DESCRIPTION OF THE TASK: What lines below include the word "send"? Copy each one.
────────────────────────────────────────
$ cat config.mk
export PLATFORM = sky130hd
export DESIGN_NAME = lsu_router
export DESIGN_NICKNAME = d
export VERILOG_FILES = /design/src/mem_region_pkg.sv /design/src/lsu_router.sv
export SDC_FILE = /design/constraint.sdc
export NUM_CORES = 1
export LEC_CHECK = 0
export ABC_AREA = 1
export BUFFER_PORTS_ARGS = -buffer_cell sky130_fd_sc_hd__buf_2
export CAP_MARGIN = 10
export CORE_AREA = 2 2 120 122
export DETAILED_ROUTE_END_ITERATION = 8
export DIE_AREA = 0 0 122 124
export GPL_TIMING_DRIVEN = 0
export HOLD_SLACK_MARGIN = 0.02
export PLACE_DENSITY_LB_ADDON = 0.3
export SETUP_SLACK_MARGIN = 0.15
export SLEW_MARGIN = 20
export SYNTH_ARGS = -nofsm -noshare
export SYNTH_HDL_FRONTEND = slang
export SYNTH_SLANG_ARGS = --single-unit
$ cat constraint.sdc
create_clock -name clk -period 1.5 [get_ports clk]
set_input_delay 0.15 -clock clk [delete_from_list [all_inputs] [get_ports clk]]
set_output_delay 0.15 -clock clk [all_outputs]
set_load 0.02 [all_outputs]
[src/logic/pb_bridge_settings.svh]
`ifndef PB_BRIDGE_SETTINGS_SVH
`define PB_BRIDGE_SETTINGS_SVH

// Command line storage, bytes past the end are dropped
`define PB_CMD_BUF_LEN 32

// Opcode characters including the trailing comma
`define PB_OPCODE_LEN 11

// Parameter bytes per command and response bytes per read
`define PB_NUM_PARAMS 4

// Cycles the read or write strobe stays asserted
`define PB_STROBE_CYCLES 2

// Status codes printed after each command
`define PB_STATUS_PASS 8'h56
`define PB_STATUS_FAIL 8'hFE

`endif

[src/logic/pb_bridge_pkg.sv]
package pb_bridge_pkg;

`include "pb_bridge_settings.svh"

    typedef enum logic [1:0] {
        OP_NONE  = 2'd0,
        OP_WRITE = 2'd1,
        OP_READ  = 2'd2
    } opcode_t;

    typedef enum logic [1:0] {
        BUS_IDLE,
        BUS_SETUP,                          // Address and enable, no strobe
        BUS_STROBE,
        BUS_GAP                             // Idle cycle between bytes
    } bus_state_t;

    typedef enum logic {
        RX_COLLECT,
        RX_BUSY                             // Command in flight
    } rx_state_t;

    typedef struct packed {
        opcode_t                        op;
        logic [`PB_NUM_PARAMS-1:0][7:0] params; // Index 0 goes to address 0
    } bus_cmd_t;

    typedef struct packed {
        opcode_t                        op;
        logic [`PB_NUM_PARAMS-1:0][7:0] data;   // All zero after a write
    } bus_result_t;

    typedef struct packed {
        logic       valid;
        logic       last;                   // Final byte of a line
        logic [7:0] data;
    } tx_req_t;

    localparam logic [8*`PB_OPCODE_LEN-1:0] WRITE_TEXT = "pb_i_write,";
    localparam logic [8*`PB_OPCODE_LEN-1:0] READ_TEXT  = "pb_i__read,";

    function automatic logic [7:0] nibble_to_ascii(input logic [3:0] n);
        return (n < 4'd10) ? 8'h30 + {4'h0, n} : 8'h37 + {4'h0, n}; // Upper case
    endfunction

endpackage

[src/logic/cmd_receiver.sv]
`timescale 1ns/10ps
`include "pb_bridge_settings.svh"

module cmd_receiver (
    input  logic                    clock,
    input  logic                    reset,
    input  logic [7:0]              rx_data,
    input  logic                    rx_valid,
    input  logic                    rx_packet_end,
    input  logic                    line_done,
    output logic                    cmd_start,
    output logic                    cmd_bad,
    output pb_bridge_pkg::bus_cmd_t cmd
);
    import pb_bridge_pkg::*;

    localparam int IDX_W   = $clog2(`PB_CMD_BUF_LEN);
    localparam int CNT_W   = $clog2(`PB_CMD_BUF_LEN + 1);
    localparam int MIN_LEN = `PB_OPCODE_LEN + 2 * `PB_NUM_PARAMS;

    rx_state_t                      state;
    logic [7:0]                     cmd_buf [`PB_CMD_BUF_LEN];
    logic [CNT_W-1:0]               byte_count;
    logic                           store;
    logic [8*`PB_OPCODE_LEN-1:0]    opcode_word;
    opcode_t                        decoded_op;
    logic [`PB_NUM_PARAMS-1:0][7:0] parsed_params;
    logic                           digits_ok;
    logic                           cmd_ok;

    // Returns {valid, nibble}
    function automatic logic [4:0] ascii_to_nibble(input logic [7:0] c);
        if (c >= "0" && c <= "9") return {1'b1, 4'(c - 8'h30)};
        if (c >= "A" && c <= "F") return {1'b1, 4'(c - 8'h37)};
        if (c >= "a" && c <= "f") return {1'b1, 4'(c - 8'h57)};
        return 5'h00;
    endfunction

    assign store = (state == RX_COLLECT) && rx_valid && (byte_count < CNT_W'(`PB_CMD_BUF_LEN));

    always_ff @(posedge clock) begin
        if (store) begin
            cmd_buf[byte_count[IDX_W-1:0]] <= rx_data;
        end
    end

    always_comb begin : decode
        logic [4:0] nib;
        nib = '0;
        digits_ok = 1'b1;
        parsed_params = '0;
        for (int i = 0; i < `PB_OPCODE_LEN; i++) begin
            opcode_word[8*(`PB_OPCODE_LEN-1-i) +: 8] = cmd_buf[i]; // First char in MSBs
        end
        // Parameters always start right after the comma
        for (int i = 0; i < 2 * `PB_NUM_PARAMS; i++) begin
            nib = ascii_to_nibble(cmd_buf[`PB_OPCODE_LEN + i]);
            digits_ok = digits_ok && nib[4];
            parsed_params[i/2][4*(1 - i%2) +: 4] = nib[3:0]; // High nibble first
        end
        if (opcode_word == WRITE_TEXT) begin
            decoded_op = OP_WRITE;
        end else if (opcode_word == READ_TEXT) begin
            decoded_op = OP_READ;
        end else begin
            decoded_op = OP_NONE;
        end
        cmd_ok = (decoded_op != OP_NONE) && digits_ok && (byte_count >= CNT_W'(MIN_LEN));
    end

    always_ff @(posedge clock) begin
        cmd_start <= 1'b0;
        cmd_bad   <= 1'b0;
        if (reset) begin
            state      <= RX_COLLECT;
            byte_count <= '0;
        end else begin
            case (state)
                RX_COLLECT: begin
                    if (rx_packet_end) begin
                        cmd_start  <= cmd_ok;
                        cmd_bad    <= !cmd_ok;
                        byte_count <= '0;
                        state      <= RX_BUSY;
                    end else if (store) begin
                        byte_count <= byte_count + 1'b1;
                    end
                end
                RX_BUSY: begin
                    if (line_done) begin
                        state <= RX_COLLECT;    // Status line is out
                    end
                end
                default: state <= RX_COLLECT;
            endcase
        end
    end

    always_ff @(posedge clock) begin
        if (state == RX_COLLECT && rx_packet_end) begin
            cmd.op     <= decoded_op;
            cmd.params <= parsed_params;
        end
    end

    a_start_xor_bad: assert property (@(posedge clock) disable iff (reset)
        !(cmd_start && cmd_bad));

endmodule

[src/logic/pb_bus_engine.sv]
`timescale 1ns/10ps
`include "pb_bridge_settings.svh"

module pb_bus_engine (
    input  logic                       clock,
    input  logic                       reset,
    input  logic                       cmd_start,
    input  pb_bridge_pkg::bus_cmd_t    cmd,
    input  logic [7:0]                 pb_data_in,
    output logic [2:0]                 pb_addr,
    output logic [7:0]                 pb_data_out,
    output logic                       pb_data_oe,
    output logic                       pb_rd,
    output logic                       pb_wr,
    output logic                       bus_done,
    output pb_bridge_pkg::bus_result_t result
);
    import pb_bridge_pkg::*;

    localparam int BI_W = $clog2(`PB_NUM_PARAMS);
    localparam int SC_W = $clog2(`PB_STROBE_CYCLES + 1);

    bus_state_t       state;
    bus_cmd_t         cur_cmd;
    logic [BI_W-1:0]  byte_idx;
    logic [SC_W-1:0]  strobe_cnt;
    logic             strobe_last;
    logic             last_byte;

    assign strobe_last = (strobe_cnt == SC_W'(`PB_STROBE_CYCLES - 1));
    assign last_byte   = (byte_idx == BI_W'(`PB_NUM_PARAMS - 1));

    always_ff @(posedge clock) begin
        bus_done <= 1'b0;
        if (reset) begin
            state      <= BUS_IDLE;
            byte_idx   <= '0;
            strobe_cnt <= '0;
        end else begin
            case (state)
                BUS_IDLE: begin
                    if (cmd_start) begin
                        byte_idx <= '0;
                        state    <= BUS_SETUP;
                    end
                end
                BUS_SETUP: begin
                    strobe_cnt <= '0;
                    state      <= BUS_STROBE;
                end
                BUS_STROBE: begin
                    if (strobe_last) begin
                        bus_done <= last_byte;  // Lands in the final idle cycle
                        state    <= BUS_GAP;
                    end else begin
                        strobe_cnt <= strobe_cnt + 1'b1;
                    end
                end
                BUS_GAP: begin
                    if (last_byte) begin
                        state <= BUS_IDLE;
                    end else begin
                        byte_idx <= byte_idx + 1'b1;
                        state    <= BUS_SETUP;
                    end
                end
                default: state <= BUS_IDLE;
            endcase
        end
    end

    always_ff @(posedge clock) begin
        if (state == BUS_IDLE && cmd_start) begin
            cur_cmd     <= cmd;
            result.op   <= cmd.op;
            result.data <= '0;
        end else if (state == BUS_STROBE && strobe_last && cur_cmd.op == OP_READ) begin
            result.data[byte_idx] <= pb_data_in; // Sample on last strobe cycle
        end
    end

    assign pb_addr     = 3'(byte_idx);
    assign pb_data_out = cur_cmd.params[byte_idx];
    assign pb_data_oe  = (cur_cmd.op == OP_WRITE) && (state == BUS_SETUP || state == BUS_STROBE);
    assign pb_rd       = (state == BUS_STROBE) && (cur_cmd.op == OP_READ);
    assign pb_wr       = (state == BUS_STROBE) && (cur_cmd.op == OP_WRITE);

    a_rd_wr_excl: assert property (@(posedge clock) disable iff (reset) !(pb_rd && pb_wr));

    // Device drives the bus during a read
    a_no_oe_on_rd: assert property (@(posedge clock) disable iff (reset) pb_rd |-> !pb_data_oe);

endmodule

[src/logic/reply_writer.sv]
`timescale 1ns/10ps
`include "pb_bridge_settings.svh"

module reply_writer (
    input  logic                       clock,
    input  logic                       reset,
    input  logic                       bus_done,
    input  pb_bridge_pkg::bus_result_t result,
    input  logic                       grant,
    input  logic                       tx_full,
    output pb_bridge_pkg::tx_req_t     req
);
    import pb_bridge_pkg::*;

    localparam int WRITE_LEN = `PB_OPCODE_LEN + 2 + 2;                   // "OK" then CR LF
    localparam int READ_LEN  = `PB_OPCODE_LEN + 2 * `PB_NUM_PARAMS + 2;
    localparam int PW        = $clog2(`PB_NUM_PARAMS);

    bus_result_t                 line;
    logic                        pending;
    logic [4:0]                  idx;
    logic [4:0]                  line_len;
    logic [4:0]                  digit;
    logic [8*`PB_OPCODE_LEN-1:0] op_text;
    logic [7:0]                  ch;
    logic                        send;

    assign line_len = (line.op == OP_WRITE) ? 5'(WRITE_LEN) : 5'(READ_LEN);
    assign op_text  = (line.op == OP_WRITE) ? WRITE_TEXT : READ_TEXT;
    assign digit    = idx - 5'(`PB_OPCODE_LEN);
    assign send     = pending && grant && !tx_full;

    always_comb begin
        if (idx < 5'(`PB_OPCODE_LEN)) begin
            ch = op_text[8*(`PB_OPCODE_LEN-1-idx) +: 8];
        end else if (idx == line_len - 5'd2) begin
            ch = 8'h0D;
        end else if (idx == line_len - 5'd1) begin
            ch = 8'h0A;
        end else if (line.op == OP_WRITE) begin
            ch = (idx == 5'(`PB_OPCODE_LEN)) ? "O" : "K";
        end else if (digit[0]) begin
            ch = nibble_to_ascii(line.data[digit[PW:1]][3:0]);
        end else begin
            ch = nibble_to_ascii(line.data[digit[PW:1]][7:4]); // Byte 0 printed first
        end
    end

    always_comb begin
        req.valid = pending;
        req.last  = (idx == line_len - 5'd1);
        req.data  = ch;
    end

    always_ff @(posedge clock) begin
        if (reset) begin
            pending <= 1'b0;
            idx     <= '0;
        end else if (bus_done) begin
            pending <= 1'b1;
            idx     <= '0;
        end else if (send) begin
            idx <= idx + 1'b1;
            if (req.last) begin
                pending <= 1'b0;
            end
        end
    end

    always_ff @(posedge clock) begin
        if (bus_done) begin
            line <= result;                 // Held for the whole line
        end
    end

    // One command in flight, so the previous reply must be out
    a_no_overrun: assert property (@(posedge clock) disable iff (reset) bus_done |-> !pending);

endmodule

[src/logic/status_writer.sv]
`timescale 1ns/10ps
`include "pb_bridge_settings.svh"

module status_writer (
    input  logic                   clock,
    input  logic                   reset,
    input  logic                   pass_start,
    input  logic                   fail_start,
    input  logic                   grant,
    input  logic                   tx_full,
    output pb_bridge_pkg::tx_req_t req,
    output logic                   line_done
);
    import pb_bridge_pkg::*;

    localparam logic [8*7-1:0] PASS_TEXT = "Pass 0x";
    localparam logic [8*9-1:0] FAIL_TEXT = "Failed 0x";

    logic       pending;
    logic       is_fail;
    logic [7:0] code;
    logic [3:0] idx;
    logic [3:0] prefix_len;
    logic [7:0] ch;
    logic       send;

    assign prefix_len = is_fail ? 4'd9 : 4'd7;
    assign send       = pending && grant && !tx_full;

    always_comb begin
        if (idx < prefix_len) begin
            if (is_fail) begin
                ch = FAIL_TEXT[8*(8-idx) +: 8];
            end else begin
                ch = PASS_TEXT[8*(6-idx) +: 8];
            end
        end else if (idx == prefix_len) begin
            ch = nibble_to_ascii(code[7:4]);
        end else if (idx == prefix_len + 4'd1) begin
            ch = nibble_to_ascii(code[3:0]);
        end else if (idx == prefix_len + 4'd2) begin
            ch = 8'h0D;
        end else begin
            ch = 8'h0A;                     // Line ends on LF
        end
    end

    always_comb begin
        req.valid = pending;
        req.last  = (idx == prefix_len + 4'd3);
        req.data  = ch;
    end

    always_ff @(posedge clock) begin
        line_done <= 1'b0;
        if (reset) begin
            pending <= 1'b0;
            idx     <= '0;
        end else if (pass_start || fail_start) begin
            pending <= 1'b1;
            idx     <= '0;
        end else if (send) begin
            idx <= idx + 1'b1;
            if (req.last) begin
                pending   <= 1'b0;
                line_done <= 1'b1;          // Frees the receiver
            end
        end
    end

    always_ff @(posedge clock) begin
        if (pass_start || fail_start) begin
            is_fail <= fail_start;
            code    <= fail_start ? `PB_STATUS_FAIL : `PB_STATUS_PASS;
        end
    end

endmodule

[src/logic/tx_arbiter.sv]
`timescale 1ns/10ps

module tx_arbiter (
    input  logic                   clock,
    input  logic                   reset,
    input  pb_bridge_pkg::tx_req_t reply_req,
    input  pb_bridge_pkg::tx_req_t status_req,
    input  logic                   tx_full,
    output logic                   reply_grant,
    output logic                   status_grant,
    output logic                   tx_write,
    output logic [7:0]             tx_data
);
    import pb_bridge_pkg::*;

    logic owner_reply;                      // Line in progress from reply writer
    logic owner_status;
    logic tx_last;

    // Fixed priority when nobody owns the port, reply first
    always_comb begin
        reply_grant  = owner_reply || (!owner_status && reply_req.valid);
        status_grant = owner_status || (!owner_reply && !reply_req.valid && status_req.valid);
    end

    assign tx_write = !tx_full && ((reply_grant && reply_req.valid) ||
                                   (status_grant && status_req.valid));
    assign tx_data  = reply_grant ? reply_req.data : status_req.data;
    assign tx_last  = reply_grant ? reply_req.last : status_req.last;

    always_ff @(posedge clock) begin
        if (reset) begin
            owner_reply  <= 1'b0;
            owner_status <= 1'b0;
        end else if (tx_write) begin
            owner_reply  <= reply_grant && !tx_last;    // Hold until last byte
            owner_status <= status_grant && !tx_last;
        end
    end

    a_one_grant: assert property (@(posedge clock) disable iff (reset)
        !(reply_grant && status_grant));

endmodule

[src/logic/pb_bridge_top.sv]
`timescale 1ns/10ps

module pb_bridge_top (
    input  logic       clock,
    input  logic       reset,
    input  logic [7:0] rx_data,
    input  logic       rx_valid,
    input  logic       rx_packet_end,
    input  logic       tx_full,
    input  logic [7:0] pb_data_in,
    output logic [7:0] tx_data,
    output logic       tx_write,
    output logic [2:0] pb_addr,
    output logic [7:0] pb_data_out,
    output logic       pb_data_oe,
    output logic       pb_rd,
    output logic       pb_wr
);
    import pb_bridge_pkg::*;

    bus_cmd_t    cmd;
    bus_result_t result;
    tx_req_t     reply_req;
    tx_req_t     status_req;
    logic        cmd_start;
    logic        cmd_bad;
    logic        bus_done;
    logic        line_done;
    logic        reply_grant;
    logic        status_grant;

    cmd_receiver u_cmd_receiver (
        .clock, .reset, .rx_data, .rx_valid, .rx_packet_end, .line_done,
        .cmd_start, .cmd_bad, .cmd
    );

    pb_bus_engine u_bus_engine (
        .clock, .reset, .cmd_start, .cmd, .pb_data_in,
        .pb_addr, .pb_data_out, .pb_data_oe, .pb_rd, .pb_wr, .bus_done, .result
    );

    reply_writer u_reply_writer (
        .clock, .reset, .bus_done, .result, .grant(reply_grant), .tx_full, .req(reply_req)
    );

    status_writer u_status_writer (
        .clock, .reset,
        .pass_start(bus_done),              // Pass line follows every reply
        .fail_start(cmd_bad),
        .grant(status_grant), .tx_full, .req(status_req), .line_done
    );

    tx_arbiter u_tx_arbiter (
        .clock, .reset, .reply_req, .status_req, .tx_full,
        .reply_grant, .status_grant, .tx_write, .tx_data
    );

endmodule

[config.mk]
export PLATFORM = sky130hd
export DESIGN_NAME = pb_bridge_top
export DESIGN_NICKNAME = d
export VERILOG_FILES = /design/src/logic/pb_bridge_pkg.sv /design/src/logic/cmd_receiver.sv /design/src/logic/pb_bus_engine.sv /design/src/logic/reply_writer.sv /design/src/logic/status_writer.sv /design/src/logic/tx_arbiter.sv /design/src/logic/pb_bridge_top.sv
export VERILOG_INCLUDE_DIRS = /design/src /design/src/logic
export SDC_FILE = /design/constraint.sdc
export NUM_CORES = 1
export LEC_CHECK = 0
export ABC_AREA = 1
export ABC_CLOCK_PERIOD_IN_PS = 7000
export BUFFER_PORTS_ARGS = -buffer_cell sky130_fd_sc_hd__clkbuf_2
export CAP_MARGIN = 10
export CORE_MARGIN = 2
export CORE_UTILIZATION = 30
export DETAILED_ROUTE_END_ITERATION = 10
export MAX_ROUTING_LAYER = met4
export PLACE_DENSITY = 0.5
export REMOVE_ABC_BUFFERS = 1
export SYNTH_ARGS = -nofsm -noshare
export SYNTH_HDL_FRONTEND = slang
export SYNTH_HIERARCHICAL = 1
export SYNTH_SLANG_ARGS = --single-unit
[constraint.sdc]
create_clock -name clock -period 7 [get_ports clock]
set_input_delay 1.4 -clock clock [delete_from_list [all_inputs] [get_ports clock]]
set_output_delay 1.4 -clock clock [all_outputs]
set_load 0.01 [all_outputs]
────────────────────────────────────────
TASK SOLUTION:
    logic                        send;
    assign send     = pending && grant && !tx_full;
        end else if (send) begin
    logic       send;
    assign send       = pending && grant && !tx_full;
        end else if (send) begin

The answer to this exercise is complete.